The one thing that the existing acrimony between the employers and the workers accentuates is that the workers are unable to meet their and their family’s basic needs on the meager salaries that they get and the nation faces a simple unambiguous choice:
Either such an economy is created in which workers can earn passably enough to put food on their tables and provide for other basic needs or the government increases it own resources and takes them under their wings and subsidizes their lives, for it is obvious that on their own they cannot survive – the sad thing is the we as a nation are doing neither.
When someone goes to say a McDonald outlet and bites into a luscious hamburger, little does he realize that the hands that made it, belong to those who are amongst the lowest paid in the country.
If he manages to find full time work, which is exceedingly unlikely, a fast-food worker could earn around $18,000 a year, barely enough to keep his family of a spouse and single child, just above the poverty line.
There are upwards of 2 million people working in fast-food joints and a study by the Economic Policy Institute has revealed that 75 percent of them live in poverty and that most of them are not members of a union, nor have they ever contemplated becoming members of a union.
Fast-food owners and their supporters argue that the criticism against them is misplaced. They are actually doing a great service to the people by providing jobs to people with little or no education and whose fluency in English is edgy. Would it not be better, they argue, if instead of asking them to increase the wages, to provide them opportunities for education and let them learn their way up the employment ladder.

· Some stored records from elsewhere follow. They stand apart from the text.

**src/icache_pkg.sv**
```systemverilog
package icache_pkg;

    // cache geometry
    localparam int WAYS       = 4;
    localparam int SETS       = 128;
    localparam int LINE_WORDS = 8;

    // address segments, top three bits
    localparam logic [2:0] SEG_KSEG0    = 3'b100;
    localparam logic [2:0] SEG_UNCACHED = 3'b101;

    // byte address and instruction word
    typedef logic [31:0] addr_t;
    typedef logic [31:0] word_t;

    // address fields
    // tag is addr[31:12], index addr[11:5], word offset addr[4:2]
    typedef logic [19:0] tag_t;
    typedef logic [6:0]  index_t;
    typedef logic [2:0]  offset_t;

    // way selects
    typedef logic [WAYS-1:0] way_mask_t;
    typedef logic [1:0]      way_idx_t;

    // read-address request
    typedef struct packed {
        addr_t      addr;
        logic [7:0] len;
    } ar_req_t;

    // one read-data beat
    typedef struct packed {
        word_t data;
        logic  last;
    } r_beat_t;

    // lookup and refill controller
    typedef enum logic [2:0] {
        idle,
        lookup,
        miss_req,
        miss_fill,
        uncached_req,
        uncached_wait,
        respond
    } ctrl_state_t;

endpackage

```
**src/icache_ctrl.sv**
```systemverilog
module icache_ctrl (
    input  logic                                     clk,
    input  logic                                     rst,
    input  logic                                     fetch_req,
    input  icache_pkg::addr_t                        fetch_addr,
    output logic                                     fetch_ready,
    output logic                                     fetch_data_ok,
    output icache_pkg::word_t                        fetch_rdata,
    output icache_pkg::ar_req_t                      ar,
    output logic                                     ar_valid,
    input  logic                                     ar_ready,
    input  icache_pkg::r_beat_t                      r,
    input  logic                                     r_valid,
    output icache_pkg::index_t                       rd_index,
    output icache_pkg::offset_t                      rd_offset,
    output icache_pkg::tag_t                         lookup_tag,
    input  icache_pkg::way_mask_t                    hit_way,
    input  icache_pkg::word_t [icache_pkg::WAYS-1:0] way_words,
    input  icache_pkg::way_idx_t                     victim,
    output logic                                     touch,
    output icache_pkg::way_idx_t                     touch_way,
    output logic                                     tag_wr_en,
    output logic                                     data_wr_en,
    output icache_pkg::way_idx_t                     wr_way,
    output icache_pkg::offset_t                      wr_offset,
    output icache_pkg::word_t                        wr_data
);

    icache_pkg::ctrl_state_t state;
    icache_pkg::ctrl_state_t state_nxt;
    icache_pkg::ctrl_state_t accept_state;
    icache_pkg::addr_t       req_addr;
    icache_pkg::addr_t       bus_addr;
    icache_pkg::way_idx_t    victim_q;
    icache_pkg::way_idx_t    hit_idx;
    icache_pkg::offset_t     beat_cnt;
    icache_pkg::word_t       resp_word;
    icache_pkg::word_t       hit_word;
    logic                    hit;
    logic                    accept;
    logic                    next_cached;
    logic                    req_cached;
    logic                    fill_beat;

    assign hit         = |hit_way;
    assign fetch_ready = (state == icache_pkg::idle) || (state == icache_pkg::respond) ||
                         ((state == icache_pkg::lookup) && hit);
    assign accept      = fetch_req && fetch_ready;
    assign next_cached = fetch_addr[31:29] != icache_pkg::SEG_UNCACHED;
    assign req_cached  = req_addr[31:29] != icache_pkg::SEG_UNCACHED;
    assign fill_beat   = (state == icache_pkg::miss_fill) && r_valid;

    // where a newly accepted request goes
    assign accept_state = !accept    ? icache_pkg::idle :
                          next_cached ? icache_pkg::lookup : icache_pkg::uncached_req;

    always_comb begin
        state_nxt = state;
        unique case (state)
            icache_pkg::idle,
            icache_pkg::respond:       state_nxt = accept_state;
            icache_pkg::lookup:        state_nxt = hit ? accept_state : icache_pkg::miss_req;
            icache_pkg::miss_req:      if (ar_ready) state_nxt = icache_pkg::miss_fill;
            icache_pkg::miss_fill:     if (r_valid && r.last) state_nxt = icache_pkg::respond;
            icache_pkg::uncached_req:  if (ar_ready) state_nxt = icache_pkg::uncached_wait;
            icache_pkg::uncached_wait: if (r_valid) state_nxt = icache_pkg::respond;
            default:                   state_nxt = icache_pkg::idle;
        endcase
    end

    always_ff @(posedge clk) begin
        if (rst) begin
            state    <= icache_pkg::idle;
            beat_cnt <= '0;
        end else begin
            state <= state_nxt;
            if (fill_beat) begin
                beat_cnt <= r.last ? '0 : icache_pkg::offset_t'(beat_cnt + 1'b1);
            end
        end
    end

    always_ff @(posedge clk) begin
        if (accept) begin
            req_addr <= fetch_addr;
        end
        // victim frozen for the whole refill
        if ((state == icache_pkg::lookup) && !hit) begin
            victim_q <= victim;
        end
        if (fill_beat && (beat_cnt == req_addr[4:2])) begin
            resp_word <= r.data;
        end
        if ((state == icache_pkg::uncached_wait) && r_valid) begin
            resp_word <= r.data;
        end
    end

    // hit way select
    always_comb begin
        hit_idx  = '0;
        hit_word = '0;
        for (int w = 0; w < icache_pkg::WAYS; w++) begin
            if (hit_way[w]) begin
                hit_idx  = icache_pkg::way_idx_t'(w);
                hit_word = hit_word | way_words[w];
            end
        end
    end

    // arrays see the new address on the accept edge
    assign rd_index   = accept ? fetch_addr[11:5] : req_addr[11:5];
    assign rd_offset  = accept ? fetch_addr[4:2] : req_addr[4:2];
    assign lookup_tag = req_addr[31:12];

    assign fetch_data_ok = (state == icache_pkg::respond) || ((state == icache_pkg::lookup) && hit);
    assign fetch_rdata   = (state == icache_pkg::respond) ? resp_word : hit_word;

    // kseg0 and kseg1 both map to physical address 0
    assign bus_addr = ((req_addr[31:29] == icache_pkg::SEG_KSEG0) ||
                       (req_addr[31:29] == icache_pkg::SEG_UNCACHED)) ?
                      {3'b000, req_addr[28:0]} : req_addr;

    assign ar_valid = (state == icache_pkg::miss_req) || (state == icache_pkg::uncached_req);
    assign ar.addr  = (state == icache_pkg::miss_req) ? {bus_addr[31:5], 5'b00000} : bus_addr;
    assign ar.len   = (state == icache_pkg::miss_req) ? 8'(icache_pkg::LINE_WORDS - 1) : 8'd0;

    assign touch     = ((state == icache_pkg::lookup) && hit) ||
                       ((state == icache_pkg::respond) && req_cached);
    assign touch_way = (state == icache_pkg::lookup) ? hit_idx : victim_q;

    // tag goes in with the last beat
    assign data_wr_en = fill_beat;
    assign tag_wr_en  = fill_beat && r.last;
    assign wr_way     = victim_q;
    assign wr_offset  = beat_cnt;
    assign wr_data    = r.data;

endmodule

```
[src/include/jam_settings.svh]
`ifndef JAM_SETTINGS_SVH
`define JAM_SETTINGS_SVH

// problem size, workers and jobs alike
`define JAM_N 8

// one matrix entry
`define JAM_COST_W 7

// job index, 0 to 7
`define JAM_JOB_W 3

// sum of eight costs, 1016 at most
`define JAM_TOTAL_W 10

// 1-based job number on the output
`define JAM_OUT_JOB_W 4

// entries in a full cost matrix
`define JAM_LOADS 64

`endif

[src/hdl/jam_types_pkg.sv]
`include "jam_settings.svh"

package jam_types_pkg;

	// one cost entry
	typedef logic [`JAM_COST_W-1:0] cost_t;

	// job index, 0-based
	typedef logic [`JAM_JOB_W-1:0] job_t;

	// element w is the job of worker w
	typedef job_t [`JAM_N-1:0] perm_t;

	// total cost of one assignment
	typedef logic [`JAM_TOTAL_W-1:0] total_t;

	// job as presented on the output, 1-based
	typedef logic [`JAM_OUT_JOB_W-1:0] out_job_t;

	// all costs of one worker, element j for job j
	typedef cost_t [`JAM_N-1:0] cost_row_t;

endpackage

[src/hdl/jam_phase_pkg.sv]
package jam_phase_pkg;

	// controller phases
	typedef enum logic [1:0] {
		PH_LOAD,
		PH_SEARCH,
		PH_DRAIN,
		PH_OUTPUT
	} phase_t;

endpackage

[src/hdl/cand_if.sv]
`timescale 1ns/1ps

// one evaluated permutation per valid cycle, no handshake
interface cand_if;

	logic                  valid;
	jam_types_pkg::perm_t  perm;
	jam_types_pkg::total_t total;
	// final permutation of the walk
	logic                  last;

	modport src (
		output valid,
		output perm,
		output total,
		output last
	);

	modport dst (
		input valid,
		input perm,
		input total,
		input last
	);

endinterface

[src/hdl/cost_matrix.sv]
`timescale 1ns/1ps
`include "jam_settings.svh"

module cost_matrix (
	input  logic                      clk,
	input  logic                      rst_n,
	input  logic                      load_en,
	input  jam_types_pkg::cost_t      cost_in,
	output jam_types_pkg::cost_row_t  rows [`JAM_N]
);

	jam_types_pkg::cost_t store [`JAM_LOADS];

	// ----------------------------------------
	// shift-in storage
	// ----------------------------------------
	// new cost enters at the top, so the first of 64 ends at entry 0
	always_ff @(posedge clk or negedge rst_n) begin
		if (!rst_n) begin
			for (int k = 0; k < `JAM_LOADS; k++) begin
				store[k] <= '0;
			end
		end else if (load_en) begin
			for (int k = 0; k < `JAM_LOADS - 1; k++) begin
				store[k] <= store[k+1];
			end
			store[`JAM_LOADS-1] <= cost_in;
		end
	end

	// ----------------------------------------
	// row view
	// ----------------------------------------
	// entry (w, j) sits at 8w+j
	always_comb begin
		for (int w = 0; w < `JAM_N; w++) begin
			for (int j = 0; j < `JAM_N; j++) begin
				rows[w][j] = store[w*`JAM_N + j];
			end
		end
	end

endmodule

[src/hdl/perm_walker.sv]
`timescale 1ns/1ps
`include "jam_settings.svh"

module perm_walker (
	input  logic                 clk,
	input  logic                 rst_n,
	input  logic                 start,
	output jam_types_pkg::perm_t perm,
	output logic                 perm_valid,
	output logic                 perm_last
);

	jam_types_pkg::perm_t perm_q;
	jam_types_pkg::perm_t perm_nxt;
	logic                 active;
	logic                 has_ascent;

	// ----------------------------------------
	// next permutation, lexicographic
	// ----------------------------------------
	always_comb begin
		int                   piv;
		int                   pv;
		int                   sw;
		jam_types_pkg::perm_t swp;

		// rightmost ascent
		piv = -1;
		for (int i = 0; i < `JAM_N - 1; i++) begin
			if (perm_q[i] < perm_q[i+1]) begin
				piv = i;
			end
		end
		has_ascent = (piv >= 0);
		pv = has_ascent ? piv : 0;

		// suffix is descending, so the rightmost larger one is the smallest larger
		sw = `JAM_N - 1;
		for (int j = 0; j < `JAM_N; j++) begin
			if (j > pv && perm_q[j] > perm_q[pv]) begin
				sw = j;
			end
		end

		swp = perm_q;
		swp[pv] = perm_q[sw];
		swp[sw] = perm_q[pv];

		// reverse the suffix after the pivot
		perm_nxt = swp;
		for (int k = 0; k < `JAM_N; k++) begin
			if (k > pv) begin
				perm_nxt[k] = swp[`JAM_N + pv - k];
			end
		end
	end

	// ----------------------------------------
	// walk state
	// ----------------------------------------
	always_ff @(posedge clk or negedge rst_n) begin
		if (!rst_n) begin
			active <= 1'b0;
			for (int w = 0; w < `JAM_N; w++) begin
				perm_q[w] <= jam_types_pkg::job_t'(w);
			end
		end else if (start) begin
			// restart from the identity
			active <= 1'b1;
			for (int w = 0; w < `JAM_N; w++) begin
				perm_q[w] <= jam_types_pkg::job_t'(w);
			end
		end else if (active) begin
			if (!has_ascent) begin
				active <= 1'b0;
			end else begin
				perm_q <= perm_nxt;
			end
		end
	end

	assign perm       = perm_q;
	assign perm_valid = active;
	// descending order has no ascent left
	assign perm_last  = active && !has_ascent;

endmodule

[src/hdl/assign_cost_eval.sv]
`timescale 1ns/1ps
`include "jam_settings.svh"

module assign_cost_eval (
	input  logic                     clk,
	input  logic                     rst_n,
	input  jam_types_pkg::cost_row_t rows [`JAM_N],
	input  jam_types_pkg::perm_t     perm,
	input  logic                     perm_valid,
	input  logic                     perm_last,
	cand_if.src                      cand
);

	jam_types_pkg::total_t sum;

	// ----------------------------------------
	// cost of the current permutation
	// ----------------------------------------
	always_comb begin
		sum = '0;
		for (int w = 0; w < `JAM_N; w++) begin
			// worker w takes job perm[w]
			sum = sum + jam_types_pkg::total_t'(rows[w][perm[w]]);
		end
	end

	// ----------------------------------------
	// candidate register, one cycle latency
	// ----------------------------------------
	always_ff @(posedge clk or negedge rst_n) begin
		if (!rst_n) begin
			cand.valid <= 1'b0;
			cand.last  <= 1'b0;
		end else begin
			cand.valid <= perm_valid;
			cand.last  <= perm_valid && perm_last;
		end
	end

	// payload follows the flags
	always_ff @(posedge clk) begin
		cand.perm  <= perm;
		cand.total <= sum;
	end

endmodule

[src/hdl/best_tracker.sv]
`timescale 1ns/1ps

module best_tracker (
	input  logic                  clk,
	input  logic                  rst_n,
	input  logic                  clear,
	cand_if.dst                   cand,
	output jam_types_pkg::perm_t  best_perm,
	output jam_types_pkg::total_t best_total
);

	// high from clear until the last candidate is taken
	logic busy;
	logic take;

	// strictly smaller only, so the earliest minimum stays
	assign take = busy && cand.valid && (cand.total < best_total);

	always_ff @(posedge clk or negedge rst_n) begin
		if (!rst_n) begin
			busy       <= 1'b0;
			best_total <= '1;
		end else if (clear) begin
			busy       <= 1'b1;
			best_total <= '1;
		end else begin
			if (take) begin
				best_total <= cand.total;
			end
			if (cand.valid && cand.last) begin
				busy <= 1'b0;
			end
		end
	end

	// winning permutation
	always_ff @(posedge clk) begin
		if (take) begin
			best_perm <= cand.perm;
		end
	end

endmodule

[src/hdl/jam_ctrl.sv]
`timescale 1ns/1ps
`include "jam_settings.svh"

module jam_ctrl (
	input  logic                    clk,
	input  logic                    rst_n,
	input  logic                    in_valid,
	output logic                    load_en,
	output logic                    start,
	output logic                    clear,
	input  logic                    perm_last,
	input  jam_types_pkg::perm_t    best_perm,
	input  jam_types_pkg::total_t   best_total,
	output logic                    out_valid,
	output jam_types_pkg::out_job_t out_job,
	output jam_types_pkg::total_t   out_cost
);

	localparam int CNT_W = $clog2(`JAM_LOADS);

	jam_phase_pkg::phase_t phase;
	// load count, drain count and output index share this
	logic [CNT_W-1:0]      cnt;
	logic                  load_done;
	jam_types_pkg::job_t   idx;

	assign load_en   = (phase == jam_phase_pkg::PH_LOAD) && in_valid;
	assign load_done = load_en && (cnt == CNT_W'(`JAM_LOADS - 1));
	assign idx       = cnt[`JAM_JOB_W-1:0];

	// ----------------------------------------
	// phase FSM
	// ----------------------------------------
	always_ff @(posedge clk or negedge rst_n) begin
		if (!rst_n) begin
			phase <= jam_phase_pkg::PH_LOAD;
			cnt   <= '0;
			start <= 1'b0;
			clear <= 1'b0;
		end else begin
			// start and clear pulse the cycle after the last cost
			start <= load_done;
			clear <= load_done;
			case (phase)
				jam_phase_pkg::PH_LOAD: begin
					if (load_done) begin
						phase <= jam_phase_pkg::PH_SEARCH;
						cnt   <= '0;
					end else if (load_en) begin
						cnt <= cnt + 1'b1;
					end
				end
				jam_phase_pkg::PH_SEARCH: begin
					if (perm_last) begin
						phase <= jam_phase_pkg::PH_DRAIN;
					end
				end
				jam_phase_pkg::PH_DRAIN: begin
					// evaluator and tracker settle in two cycles
					if (cnt == CNT_W'(1)) begin
						phase <= jam_phase_pkg::PH_OUTPUT;
						cnt   <= '0;
					end else begin
						cnt <= cnt + 1'b1;
					end
				end
				default: begin
					if (cnt == CNT_W'(`JAM_N - 1)) begin
						phase <= jam_phase_pkg::PH_LOAD;
						cnt   <= '0;
					end else begin
						cnt <= cnt + 1'b1;
					end
				end
			endcase
		end
	end

	// ----------------------------------------
	// output registers
	// ----------------------------------------
	always_ff @(posedge clk or negedge rst_n) begin
		if (!rst_n) begin
			out_valid <= 1'b0;
			out_job   <= '0;
			out_cost  <= '0;
		end else if (phase == jam_phase_pkg::PH_OUTPUT) begin
			out_valid <= 1'b1;
			out_job   <= jam_types_pkg::out_job_t'(best_perm[idx]) +
				jam_types_pkg::out_job_t'(1);
			out_cost  <= best_total;
		end else begin
			out_valid <= 1'b0;
			out_job   <= '0;
			out_cost  <= '0;
		end
	end

endmodule

[src/hdl/jam.sv]
`timescale 1ns/1ps
`include "jam_settings.svh"

module jam (
	input  logic                    clk,
	input  logic                    rst_n,
	input  logic                    in_valid,
	input  jam_types_pkg::cost_t    in_cost,
	output logic                    out_valid,
	output jam_types_pkg::out_job_t out_job,
	output jam_types_pkg::total_t   out_cost
);

	logic                     load_en;
	logic                     start;
	logic                     clear;
	jam_types_pkg::cost_row_t rows [`JAM_N];
	jam_types_pkg::perm_t     perm;
	logic                     perm_valid;
	logic                     perm_last;
	jam_types_pkg::perm_t     best_perm;
	jam_types_pkg::total_t    best_total;

	// evaluator to tracker
	cand_if cand ();

	// ----------------------------------------
	// datapath
	// ----------------------------------------
	cost_matrix cost_matrix_inst (
		.clk     (clk),
		.rst_n   (rst_n),
		.load_en (load_en),
		.cost_in (in_cost),
		.rows    (rows)
	);

	perm_walker perm_walker_inst (
		.clk        (clk),
		.rst_n      (rst_n),
		.start      (start),
		.perm       (perm),
		.perm_valid (perm_valid),
		.perm_last  (perm_last)
	);

	assign_cost_eval assign_cost_eval_inst (
		.clk        (clk),
		.rst_n      (rst_n),
		.rows       (rows),
		.perm       (perm),
		.perm_valid (perm_valid),
		.perm_last  (perm_last),
		.cand       (cand.src)
	);

	best_tracker best_tracker_inst (
		.clk        (clk),
		.rst_n      (rst_n),
		.clear      (clear),
		.cand       (cand.dst),
		.best_perm  (best_perm),
		.best_total (best_total)
	);

	// ----------------------------------------
	// control and output
	// ----------------------------------------
	jam_ctrl jam_ctrl_inst (
		.clk        (clk),
		.rst_n      (rst_n),
		.in_valid   (in_valid),
		.load_en    (load_en),
		.start      (start),
		.clear      (clear),
		.perm_last  (perm_last),
		.best_perm  (best_perm),
		.best_total (best_total),
		.out_valid  (out_valid),
		.out_job    (out_job),
		.out_cost   (out_cost)
	);

endmodule

[config.mk]
export PLATFORM = sky130hd
export DESIGN_NAME = jam
export DESIGN_NICKNAME = d
export VERILOG_FILES = /design/src/hdl/jam_types_pkg.sv /design/src/hdl/jam_phase_pkg.sv /design/src/hdl/cand_if.sv /design/src/hdl/cost_matrix.sv /design/src/hdl/perm_walker.sv /design/src/hdl/assign_cost_eval.sv /design/src/hdl/best_tracker.sv /design/src/hdl/jam_ctrl.sv /design/src/hdl/jam.sv
export VERILOG_INCLUDE_DIRS = /design/src /design/src/include
export SDC_FILE = /design/constraint.sdc
export NUM_CORES = 1
export LEC_CHECK = 0
export CAP_MARGIN = 0
export CORE_MARGIN = 1.5
export CORE_UTILIZATION = 55
export CTS_CLUSTER_DIAMETER = 80
export CTS_CLUSTER_SIZE = 8
export DETAILED_ROUTE_END_ITERATION = 10
export DONT_BUFFER_PORTS = 1
export PLACE_DENSITY_LB_ADDON = 0.05
export SETUP_SLACK_MARGIN = 0.3
export SYNTH_ARGS = -nofsm -noshare
export SYNTH_HDL_FRONTEND = slang
export SYNTH_SLANG_ARGS = --single-unit
[constraint.sdc]
create_clock -name clk -period 8.9 [get_ports clk]
set_input_delay 1.78 -clock clk [delete_from_list [all_inputs] [get_ports clk]]
set_output_delay 1.78 -clock clk [all_outputs]
set_load 0.03 [all_outputs]
== Word-level counts from Yosys, hierarchy flattened ==
Index checks and enable logic that the tools add are counted.
Word-level totals
  register bits after elaboration: 568
  input port bits: 10
  word-level logic and storage cells: 302
Operators by class
  add/subtract/negate cells: 17
  magnitude comparators: 46
  equal/unequal tests: 10
  mux-type cells: 101
  bitwise logic cells: 1
  reductions and logical operators: 27
Operators with widths (number)
  32-bit by 5-bit < comparator with 1-bit output (second input constant): 9
  32-bit two-way mux: 8
  7-bit binary-select mux with 3-bit select: 8
  4-bit by 32-bit greater-than comparator with 1-bit output (first input constant): 4
  32-bit by 4-bit subtractor with 32-bit output (second input constant): 4
  3-bit two-way mux: 39
  3-bit binary-select mux with 3-bit select: 11
  24-bit two-way mux: 3
  32-bit by 1-bit greater-or-equal comparator with 1-bit output (second input constant): 2
  3-bit by 32-bit greater-than comparator with 1-bit output (first input constant): 2
  32-bit by 3-bit subtractor with 32-bit output (second input constant): 2
  10-bit by 7-bit adder with 10-bit output: 6
  7-bit two-way mux: 8
  24-bit bitwise mux: 2
  3-bit by 4-bit < comparator with 1-bit output (second input constant): 10
  5-bit by 32-bit adder with 32-bit output (first input constant): 1
  1-bit by 32-bit greater-than comparator with 1-bit output (first input constant): 1
  2-bit by 32-bit greater-than comparator with 1-bit output (first input constant): 1
  32-bit by 2-bit subtractor with 32-bit output (second input constant): 1
  10-bit two-way mux: 3
  3-bit greater-than comparator: 8
  6-bit two-way mux: 4
  3-bit < comparator: 7
  3-bit demux with 3-bit select: 2
  other kinds (26): 56

== Longest topological paths before layout ==
  word-level depth: 35
  mapped depth: 31
  mapped depth without buffers: 27

== By module ==
From an unflattened synthesis, not the netlist that was laid out.
Second synthesis, totals
  cell total of the unflattened synthesis: 2170
  area total of the unflattened synthesis: 30359.1 um^2
Modules (own cells, without submodules)
  cost_matrix: times used 1, cells an instance 946, area each 16799.9 um^2, seq. area each 11210.8 um^2
  assign_cost_eval: times used 1, cells an instance 389, area each 6020.8 um^2, seq. area each 730.7 um^2
  perm_walker: times used 1, cells an instance 627, area each 4673.2 um^2, seq. area each 640.6 um^2
  best_tracker: times used 1, cells an instance 97, area each 1554.0 um^2, seq. area each 1008.5 um^2
  jam_ctrl: times used 1, cells an instance 111, area each 1311.3 um^2, seq. area each 600.6 um^2

== Worst setup path after synthesis ==
Ideal clock, no wire load.
  path type: reg-to-reg
  from: register perm_walker_inst.perm_q (netlist bit perm_walker_inst.perm[20])
  to: register perm_walker_inst.perm_q (netlist bit perm_walker_inst.perm[5])
  arrival: 6.435 ns
  setup slack: 2.336 ns
  cell stages (with the launch flop): 30
  buffers on the path: 4
  path through: dfstp_2 clkbuf_1 inv_1 clkbuf_1 ha_1 nand2_1 o21a_2 nor3_4 inv_2 buf_6 o21ai_0 nor2_1 inv_1 mux2i_1 a211oi_1 inv_1 ha_1 nand2_1 o21ai_0 a211oi_1 o21ai_0 o211ai_2 a211o_1 or4_1 buf_2 mux2i_1 mux2_2 mux4_2 nor2_1 o22ai_1
Between the ends
  word-level cells in the longest chain between the ends: 30
  elaborated cells on any way between the ends: 67
Ends and longest elaborated chain
  from (decl): RTL line perm_walker.sv:13  | jam_types_pkg::perm_t perm_q;
  from (signal, indexed assignment): RTL line perm_walker.sv:65  | perm_q[w] <= jam_types_pkg::job_t'(w);
  from (signal, indexed assignment): RTL line perm_walker.sv:71  | perm_q[w] <= jam_types_pkg::job_t'(w);
  from (signal assigned): RTL line perm_walker.sv:77  | perm_q <= perm_nxt;
  3-bit < comparator: RTL line perm_walker.sv:30  | if (perm_q[i] < perm_q[i+1]) begin
  32-bit two-way mux (2 in a row): RTL line perm_walker.sv:30
  32-bit by 1-bit greater-or-equal comparator with 1-bit output: RTL line perm_walker.sv:34  | has_ascent = (piv >= 0);
  32-bit two-way mux: RTL line perm_walker.sv:35  | pv = has_ascent ? piv : 0;
  3-bit binary-select mux with 3-bit select: RTL line perm_walker.sv:40, perm_walker.sv:47
  3-bit two-way mux (not written as such) (2 in a row): RTL line perm_walker.sv:40, perm_walker.sv:47
  3-bit greater-than comparator: RTL line perm_walker.sv:40  | if (j > pv && perm_q[j] > perm_q[pv]) begin
  1-bit logical AND: RTL line perm_walker.sv:40
  [... 11 more ...]
  3-bit demux with 3-bit select / 24-bit bitwise mux (equally long branches)
  24-bit bitwise mux: RTL line perm_walker.sv:47  | swp[sw] = perm_q[pv];
  3-bit binary-select mux with 3-bit select: RTL line perm_walker.sv:53  | perm_nxt[k] = swp[`JAM_N + pv - k];
  3-bit two-way mux (2 in a row): RTL line perm_walker.sv:53
  3-bit two-way mux: RTL line perm_walker.sv:52  | if (k > pv) begin
  24-bit two-way mux: RTL line perm_walker.sv:74  | if (!has_ascent) begin
  24-bit two-way mux: RTL line perm_walker.sv:73  | end else if (active) begin
  24-bit two-way mux: RTL line perm_walker.sv:67  | end else if (start) begin
Several ways; a longest one is shown, not always the timed one. The select of a mux whose other input is x is not followed.
A chain may end at the register's enable or synchronous reset.

== Worst setup path after layout ==
  from: register perm_walker_inst.perm_q (netlist bit perm_walker_inst.perm[23])
  to: register perm_walker_inst.perm_q (netlist bit perm_walker_inst.perm[10])
Between the ends
  word-level cells in the longest chain between the ends: 29
  elaborated cells on any way between the ends: 65
Ends and longest elaborated chain (RTL line)
  3-bit < comparator: perm_walker.sv:30
  32-bit two-way mux: perm_walker.sv:30
  32-bit by 1-bit greater-or-equal comparator with 1-bit output: perm_walker.sv:34
  32-bit two-way mux: perm_walker.sv:35
  3-bit binary-select mux with 3-bit select: perm_walker.sv:40, perm_walker.sv:47
  3-bit two-way mux (not written as such) (2 in a row): perm_walker.sv:40, perm_walker.sv:47
  3-bit greater-than comparator: perm_walker.sv:40
  1-bit logical AND: perm_walker.sv:40
  [... 11 more ...]
  3-bit demux with 3-bit select / 24-bit bitwise mux (equally long branches)
  24-bit bitwise mux: perm_walker.sv:47
  3-bit binary-select mux with 3-bit select: perm_walker.sv:53
  3-bit two-way mux (2 in a row): perm_walker.sv:53
  3-bit two-way mux: perm_walker.sv:52
  24-bit two-way mux: perm_walker.sv:74
  24-bit two-way mux: perm_walker.sv:73
  24-bit two-way mux: perm_walker.sv:67
Several ways; a longest one is shown, not always the timed one. The select of a mux whose other input is x is not followed.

However, they are overlooking the fact that such jobs are not just fill-in-the-blanks jobs. They are the jobs for the future of the country’s economy. Most other jobs have been lost to automation, have been shipped outside are being done within the country by H1B Visa holders from outside the country – the American labor market has been hollowing out. However, service oriented jobs cannot be done by machines or be outsourced – they cannot be allowed to be exploited.
If the employers cannot be persuaded to take on the moral responsibility, the government must take the accountability, and if the tax-payers have to pick up the tab – so be it.